Unclaimed deductions, penalty abatements and tax credits are just a few of the advantages busy taxpayers unknowingly miss out on before the end of the year. A few CPAs and accountants are taking the bull by the horns and going directly to the industry sectors that would most likely benefit. While not itemizing deductions may be the biggest, overlooked tax advantage, especially for the state tax deduction, there are also several unclaimed penalty abatements and tax credits.
Tax credits have a more powerful impact because they are dollar for dollar. Unfortunately, taxpayers may not know how much more valuable tax credits can be. If a taxpayer is paying an effective 25 percent tax rate, a tax credit is worth four times as much.

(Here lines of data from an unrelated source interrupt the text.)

==> src/rtl/operand_fetch.sv <==
// Operand fetch stage: reads the register file, forwards writeback data,
// detects load-use hazards and holds one operand bundle for EX under a
// valid/ready handshake. All state is reset synchronously by rst_n low.
module operand_fetch #(
    parameter int unsigned XLEN   = 32,
    parameter int unsigned CTRL_W = 16
) (
    input  logic              clk,
    input  logic              rst_n,
    // decoded instruction in
    input  logic              in_valid,
    output logic              in_ready,
    input  logic [4:0]        in_rs1,
    input  logic [4:0]        in_rs2,
    input  logic [4:0]        in_rd,
    input  logic [XLEN-1:0]   in_imm,
    input  logic [XLEN-1:0]   in_pc,
    input  logic [CTRL_W-1:0] in_ctrl,
    // register file read port
    output logic [4:0]        rf_rr1,
    output logic [4:0]        rf_rr2,
    input  logic [XLEN-1:0]   rf_rd1,
    input  logic [XLEN-1:0]   rf_rd2,
    // writeback
    input  logic              wb_we,
    input  logic [4:0]        wb_wr,
    input  logic [XLEN-1:0]   wb_wd,
    // pending load in EX
    input  logic              ld_pend,
    input  logic [4:0]        ld_rd,
    input  logic              flush,
    // operand bundle out
    output logic              out_valid,
    input  logic              out_ready,
    output logic [XLEN-1:0]   out_op1,
    output logic [XLEN-1:0]   out_op2,
    output logic [4:0]        out_rs1,
    output logic [4:0]        out_rs2,
    output logic [4:0]        out_rd,
    output logic [XLEN-1:0]   out_imm,
    output logic [XLEN-1:0]   out_pc,
    output logic [CTRL_W-1:0] out_ctrl,
    output logic [15:0]       stall_cnt
);

    logic              valid_q, valid_d;
    logic [XLEN-1:0]   op1_q,   op1_d;
    logic [XLEN-1:0]   op2_q,   op2_d;
    logic [4:0]        rs1_q,   rs1_d;
    logic [4:0]        rs2_q,   rs2_d;
    logic [4:0]        rd_q,    rd_d;
    logic [XLEN-1:0]   imm_q,   imm_d;
    logic [XLEN-1:0]   pc_q,    pc_d;
    logic [CTRL_W-1:0] ctrl_q,  ctrl_d;
    logic [15:0]       cnt_q,   cnt_d;

    logic              wb_hit_nz;
    logic [XLEN-1:0]   op1_next, op2_next;
    logic              ld_haz;
    logic              accept;

    assign rf_rr1 = in_rs1;
    assign rf_rr2 = in_rs2;

    assign wb_hit_nz = wb_we && (wb_wr != 5'd0);

    // Resolve incoming operands: r0 forced to zero, then writeback forwarding
    always_comb begin
        op1_next = rf_rd1;
        op2_next = rf_rd2;
        if (in_rs1 == 5'd0)
            op1_next = '0;
        else if (wb_hit_nz && (wb_wr == in_rs1))
            op1_next = wb_wd;
        if (in_rs2 == 5'd0)
            op2_next = '0;
        else if (wb_hit_nz && (wb_wr == in_rs2))
            op2_next = wb_wd;
    end

    assign ld_haz   = ld_pend && (ld_rd != 5'd0) &&
                      ((ld_rd == in_rs1) || (ld_rd == in_rs2));
    assign in_ready = rst_n && !flush && !ld_haz && (!valid_q || out_ready);
    assign accept   = in_valid && in_ready;

    // Next-state for the output bundle and the stall counter
    always_comb begin
        valid_d = valid_q;
        op1_d   = op1_q;
        op2_d   = op2_q;
        rs1_d   = rs1_q;
        rs2_d   = rs2_q;
        rd_d    = rd_q;
        imm_d   = imm_q;
        pc_d    = pc_q;
        ctrl_d  = ctrl_q;
        cnt_d   = cnt_q;

        // accept is already suppressed by flush through in_ready
        if (flush) begin
            valid_d = 1'b0;
        end else if (accept) begin
            valid_d = 1'b1;
            op1_d   = op1_next;
            op2_d   = op2_next;
            rs1_d   = in_rs1;
            rs2_d   = in_rs2;
            rd_d    = in_rd;
            imm_d   = in_imm;
            pc_d    = in_pc;
            ctrl_d  = in_ctrl;
        end else if (valid_q && out_ready) begin
            valid_d = 1'b0;
        end else if (valid_q) begin
            // held bundle picks up writebacks landing on its sources
            if (wb_hit_nz && (wb_wr == rs1_q))
                op1_d = wb_wd;
            if (wb_hit_nz && (wb_wr == rs2_q))
                op2_d = wb_wd;
        end

        if (in_valid && ld_haz && !flush && (cnt_q != 16'hFFFF))
            cnt_d = cnt_q + 16'd1;
    end

    // State registers with synchronous active-low reset
    always_ff @(posedge clk) begin
        if (!rst_n) begin
            valid_q <= 1'b0;
            op1_q   <= '0;
            op2_q   <= '0;
            rs1_q   <= '0;
            rs2_q   <= '0;
            rd_q    <= '0;
            imm_q   <= '0;
            pc_q    <= '0;
            ctrl_q  <= '0;
            cnt_q   <= '0;
        end else begin
            valid_q <= valid_d;
            op1_q   <= op1_d;
            op2_q   <= op2_d;
            rs1_q   <= rs1_d;
            rs2_q   <= rs2_d;
            rd_q    <= rd_d;
            imm_q   <= imm_d;
            pc_q    <= pc_d;
            ctrl_q  <= ctrl_d;
            cnt_q   <= cnt_d;
        end
    end

    assign out_valid = valid_q;
    assign out_op1   = op1_q;
    assign out_op2   = op2_q;
    assign out_rs1   = rs1_q;
    assign out_rs2   = rs2_q;
    assign out_rd    = rd_q;
    assign out_imm   = imm_q;
    assign out_pc    = pc_q;
    assign out_ctrl  = ctrl_q;
    assign stall_cnt = cnt_q;

endmodule

==> config.mk <==
export PLATFORM = sky130hd
export DESIGN_NAME = operand_fetch
export DESIGN_NICKNAME = d
export VERILOG_FILES = /design/src/rtl/operand_fetch.sv
export SDC_FILE = /design/constraint.sdc
export NUM_CORES = 1
export LEC_CHECK = 0
export BUFFER_PORTS_ARGS = -buffer_cell sky130_fd_sc_hd__buf_4
export CELL_PAD_IN_SITES_DETAIL_PLACEMENT = 1
export CELL_PAD_IN_SITES_GLOBAL_PLACEMENT = 1
export CORE_ASPECT_RATIO = 1.75
export CORE_MARGIN = 3
export CORE_UTILIZATION = 33
export DETAILED_ROUTE_END_ITERATION = 10
export PLACE_DENSITY_LB_ADDON = 0.1
export SYNTH_ARGS = -nofsm -noshare
export SYNTH_HDL_FRONTEND = slang
export SYNTH_SLANG_ARGS = --single-unit
==> constraint.sdc <==
create_clock -name clk -period 2.6 [get_ports clk]
set_input_delay 0.52 -clock clk [delete_from_list [all_inputs] [get_ports clk]]
set_output_delay 0.52 -clock clk [all_outputs]
set_load 0.03 [all_outputs]
# Word level (Yosys, flattened, before mapping)
# Cells that the tools add are included.
# classes
addsub,1
n_eq_ne,8
mux,14
bitwise_logic,2
reduce_logical,32
# op_table
cell,count
$mux 32,12
$eq 5x5->1,6
$add 16x1->16 const B,1
$ne 16x16->1 const B,1
$logic_and 1x1->1,15
$logic_not 5->1,2
$reduce_bool 5->1,2
$reduce_and 4->1,2
$reduce_bool 2->1,4
$logic_not 1->1,3
$logic_or 1x1->1,2
$mux 1,2
$ne 2x2->1 const B,1
$not 1->1,2
$reduce_and 2->1,1
$reduce_or 2->1,1
# totals
ff_bits,176
input_bits,208
wordCells,67

# Depth between registers and ports, before layout
# Gate-level depths: netlist of the first run.
# logic_depth
word_depth,9
mapped_depth,9
mapped_depth_nobuf,6

# Worst setup path after synthesis of the first run
# No wires, ideal clock.
# synth_timing
kind,input port to output port
start,input port ld_rd[1]
end,output port in_ready
arrival_ps,1742
path_slack_ps,338
path_stages,4
path_buffers,0
path_cell_list,or4_1 -> o21ai_1 -> inv_1 -> a21oi_1
# synth_via
elab_chain_cells,6
word_cells_on_any_way,9
classes_between,eq/ne (2); reduce/logical (7)
# synth_lines
element,line,rtl
start: declaration,30,"input logic [4:0] ld_rd,"
$eq 5x5->1 / $reduce_bool 5->1 (equally long branches),"82, 81",
$logic_or 1x1->1 / $logic_and 1x1->1 (equally long branches),"82, 81",
$logic_and 1x1->1 (*),81,assign ld_haz = ld_pend && (ld_rd != 5'd0) &&
$logic_not 1->1 (*),83,assign in_ready = rst_n && !flush && !ld_haz && (!valid_q || out_ready);
$logic_and 1x1->1 (*) (2 in a row),83,
end: declaration,12,"output logic in_ready,"
# Mark *: on every way between the ends. The rest lies on a longest branch, timed or not.

# Worst setup path after layout of the first run
# Same ends and word-level chain as after synthesis.

==> impl_metrics.tcl, run 1 <==
set metrics [dict create \
    status "finished clean" \
    grt_pass1_vias 8644 \
    max_slew_margin 0.354 \
    p_per_area_nw_per_um2 559 \
    clock_latency_ns 0.45 \
    drive_gt1_frac 0.374 \
    first_pass_iters 4 \
    synth_cell_type_count 48 \
    min_path_type "input pin to flop" \
    max_freq_mhz 414 \
    ys_seq_elements 176 \
    setup_viol 0 \
    layout.nets 1486 \
    avgSynthCellArea_um2 8.61 \
    cts.hold.buffers_added 0 \
    grt-ovfl-total 0 \
    final-max-slew-violation-count 0 \
    cts.clk_slew.worst_paths_ns 0.07 \
    drtIter0Drc 349 \
    seq_area_frac_synth 0.441 \
    hold_slack_ns 0.282 \
    fin_setup_tns_ns 0 \
    track_usage 0.246 \
    grt_pass1_wl_um 48700 \
    cpMaxStageDelayCell "or4_1" \
    ant_nets 0 \
    synthArstFlopShare 0 \
    min_period_ns 2.42 \
    maxCapViolCount 0 \
    dp_hpwl_um 24300 \
    synth_nets 1136 \
    final_cells 1596 \
    grt_max_degree 76 \
    numCtsBuffers 17 \
    utilization 0.502 \
    synth_top_flop_cell "dfxtp_1" \
    routed_via_density 5.18 \
    cp.buffers_inverters 3 \
    io_pins 395 \
    place_congestion 0.786 \
    totalPowerFinal_mw 6.62 \
    ir_drop_mv 0.498 \
    dieHeight_um 212 \
    core_um2 23600 \
    clock_path_buffers 2 \
    crit_path_end_kind "output pin" \
    syn-cell-area_um2 7980 \
    port_buffers 394 \
    num_rows 74 \
    initial_core_util 0.338 \
    tritoncts "built" \
    final_cell_mix "415 x buf_4, 203 x nand2_1, 176 x dfxtp_1" \
    rsz0062_at_grt "false" \
    syn2layout_area_growth_pct 48.4 \
    final_min_period_over_clock_period 0.929 \
    finalClockSkew_ns 0.00843 \
    root_buffer "clkbuf_16" \
    p_leak_nw 5.01 \
    wl_per_cell_um 20.5 \
    dieWidth_um 124 \
    drc 0 \
    mostFrequentLayoutCell "buf_4" \
    clkSinkCount 176 \
    ys_warn_count 0 \
    tightest_slew_ns 0.970 \
    crit_arrival_ns 1.90 \
    placedCellCount 1562 \
    start_kind "input pin" \
    path_max_fanout 4 \
    fillers 2859 \
    dieArea_um2 26200 \
    cp.required_ns 2.08 \
    routed_wl_um 32700 \
    netlist_instances 927 \
    cts_setup_buffers 0 \
    h-tree-depth 4 \
    synth_edf_count 0 \
    crit_path_frequent_cell "buf_4" \
    antenna_found_initial 2 \
    ctsResizeCount 0 \
    crit_chain "buf_4 -> or4_1 -> o21ai_1 -> inv_1 -> a21oi_1 -> buf_4" \
    cp_top_family "simple AND/OR/NAND/NOR gates" \
    critPathKind "input pin to output pin" \
    num_vias 8270 \
    hold_viol 0 \
    max_stage_delay_ns 0.51 \
]
[cells by family after synthesis]
| family | Yosys count | synth area share |
|---|---|---|
| AO/OA/AOI/OAI | 324 | 0.268 |
| XOR/XNOR | 30 | 0.0329 |
| adder cells (fa/ha/maj) | 1 | 0.00157 |
| buffers and inverters | 99 | 0.0680 |
| flip-flops | 176 | 0.441 |
| multiplexers | 35 | 0.0439 |
| AND/OR/NAND/NOR | 262 | 0.145 |
[layer usage]
metal  up-vias  global-route usage  share of wire
met4         0               0.101          0.028
met5         -                   0              0
met3        44              0.0813          0.080
li1       3959                   -              -
met2       297               0.455           0.54
met1      3970               0.247           0.36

A tax credit you may want to see if your clients qualify for is the Work Opportunity Tax Credit (WOTC). The WOTC is administered by the Department of Labor for private, for-profit employers that hire individuals from specific targeted groups who may have disadvantages finding employment. Eligible employers can receive a Federal tax credit, ranging from $1,200 to $9,600 for each qualified employee hired.
Your state employment commission receives applications for the WOTC on Form 8850, Pre-Screening Notice and Certification Request for Work Opportunity Tax Credit, for the WOTC to determine whether the employer is eligible for the credit. In addition to filing Form 8850, the employer must complete and submit the following Employment and Training Administration (ETA) applicable forms to their state WOTC coordinator:
- ETA Form 9062, Conditional Certification Form: This form is to be submitted if the job applicant received this form from a participating agency, such as Jobs Corps, for example.
- ETA Form 9061, Individual Characteristics Form: This form is to be submitted if the job applicant did not receive a conditional certification.
Your clients’ employers who receive a WOTC certification will use Form 3800, General Business Credit, with their Federal return to claim the credit. The WOTC is limited to the amount of the business income tax liability or Social Security tax owed. A taxable business may apply the credit against its business income tax liability. The normal carry-back and carry-forward rules apply.
The Protecting Americans from Tax Hikes Act of 2015 (PATH Act) retroactively allows eligible employers to claim the WOTC for all targeted group employee categories that were in effect prior to the enactment of the PATH Act, if the individual began work for the employer after Dec. 31, 2014, and before Jan. 1, 2020. For the same period, tax-exempt employers are included for the WOTC for qualified veterans. The PATH Act also added qualified long-term unemployment recipients hired on, or after, Jan. 1, 2016, to eligible employees for WOTC.
Notice 2016-22, WOTC Guidance and Transition Relief, provides 28 days to submit Form 8850 to the appropriate Designated Local Agencies (DLA). Notice 2016-40, WOTC Additional Transition Relief, extends this transition relief by three months. If an employer has employees hired on, or after, Jan. 1, 2015 (Jan. 1, 2016, in the case of qualified long-term unemployment recipients), and on, or before, Aug. 31, 2016, the employer is considered to have satisfied the 28-day deadline if it submits Form 8850 to the DLA no later than Sept. 28, 2016.
Clients who hire employees who fit in one of these categories may qualify for the WOTC: disabled or unemployed veteran, food stamp recipient, long-term unemployed, vocational rehabilitation referral, ex-felon, Supplemental Security Income recipient, designated community resident, short-term Temporary Assistance for Needy Families (TANF), long-term TANF (up to $9,000 over two years) and summer youth if the youth are located in designated empowerment zones.
It is no wonder why employers, who are busy creating jobs, overlook this tax credit; there are many hoops to jump through! However, the credits can be substantial, which is why a few CPA and accounting firms are reaching out to industries that hire employees in these categories.